Posts tagged ‘scheme’

Reflection in Scheme

I’ve been mulling over this idea for a while.

Now that I’ve been programming (exclusively) in Scheme for the past two years, I realized that I have slowly — but surely — learned to accept and embrace one of the most controversial surface syntax in a programming language: the S-Expression.

The criticism to sexpr syntax are numerous, and most of them can be seen as silly once you have gotten used to it, however here lies the problem: most people never get past their initial reaction to sexpr. They see the parenthesis and just freeze up.

Lispers and Schemers are the first to point out the advantages to having such a syntax: it’s simple, easy to understand and parse, and concise. In the end, however, it actually all boils down to just one single thing: We know how to write awesome macro systems with a sexpr surface syntax.

And this is all well and good.

However, now that we have decided to stick with this syntax, and we have used it to our advantages to write many wonder macro systems, what else can we do with this decision?

In Scheme, when you write down a list of four elements, beginning with the word list like this:

(list 'apple 'banana 'cactus) => '(apple banana cactus)

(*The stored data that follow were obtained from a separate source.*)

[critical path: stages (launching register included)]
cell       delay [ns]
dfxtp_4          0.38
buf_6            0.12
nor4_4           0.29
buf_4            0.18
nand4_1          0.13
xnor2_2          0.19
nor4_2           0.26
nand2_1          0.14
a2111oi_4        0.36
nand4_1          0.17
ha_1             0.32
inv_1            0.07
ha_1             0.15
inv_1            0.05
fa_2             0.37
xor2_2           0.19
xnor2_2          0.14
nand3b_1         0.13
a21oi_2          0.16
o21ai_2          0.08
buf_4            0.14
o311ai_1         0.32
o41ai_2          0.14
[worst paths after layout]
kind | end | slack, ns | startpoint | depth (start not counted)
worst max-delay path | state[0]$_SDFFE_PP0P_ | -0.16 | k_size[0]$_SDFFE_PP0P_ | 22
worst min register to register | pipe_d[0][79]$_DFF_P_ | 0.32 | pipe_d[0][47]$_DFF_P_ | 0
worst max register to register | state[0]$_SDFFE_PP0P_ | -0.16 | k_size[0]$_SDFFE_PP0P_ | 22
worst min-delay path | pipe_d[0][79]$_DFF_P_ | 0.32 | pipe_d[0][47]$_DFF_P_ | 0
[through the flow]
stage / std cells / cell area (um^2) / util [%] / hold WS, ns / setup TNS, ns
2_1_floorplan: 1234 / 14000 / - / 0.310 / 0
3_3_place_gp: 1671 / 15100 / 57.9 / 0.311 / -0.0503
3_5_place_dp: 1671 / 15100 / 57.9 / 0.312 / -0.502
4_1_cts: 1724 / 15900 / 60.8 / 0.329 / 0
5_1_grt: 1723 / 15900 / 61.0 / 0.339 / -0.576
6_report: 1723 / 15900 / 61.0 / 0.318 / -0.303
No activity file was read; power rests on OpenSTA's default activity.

You get a list with three elements. You can query it in the following ways:

(list?  '(apple banana cactus)) => #t
(length '(apple banana cactus) => 3
(first  '(apple banana cactus))   => apple
(last   '(apple banana cactus))   => cactus

So you are able to find out that it is a list, and from that, its length and its first and last element.

This is elementary stuff, and anyone learning Scheme would know this by the end of their first week in class. However, what about this?

(define hello (lambda () (display "Hello")))

This is again a list, of three elements. The first element is define, then hello and last is another list (which begins with the word lambda).

In R5RS Scheme, there’s virtually nothing you can do to query this structure. The most that you can do, as far as I know, is with MIT Scheme’s procedure? and procedure-arity procedures, which corresponds to list? and length for lists.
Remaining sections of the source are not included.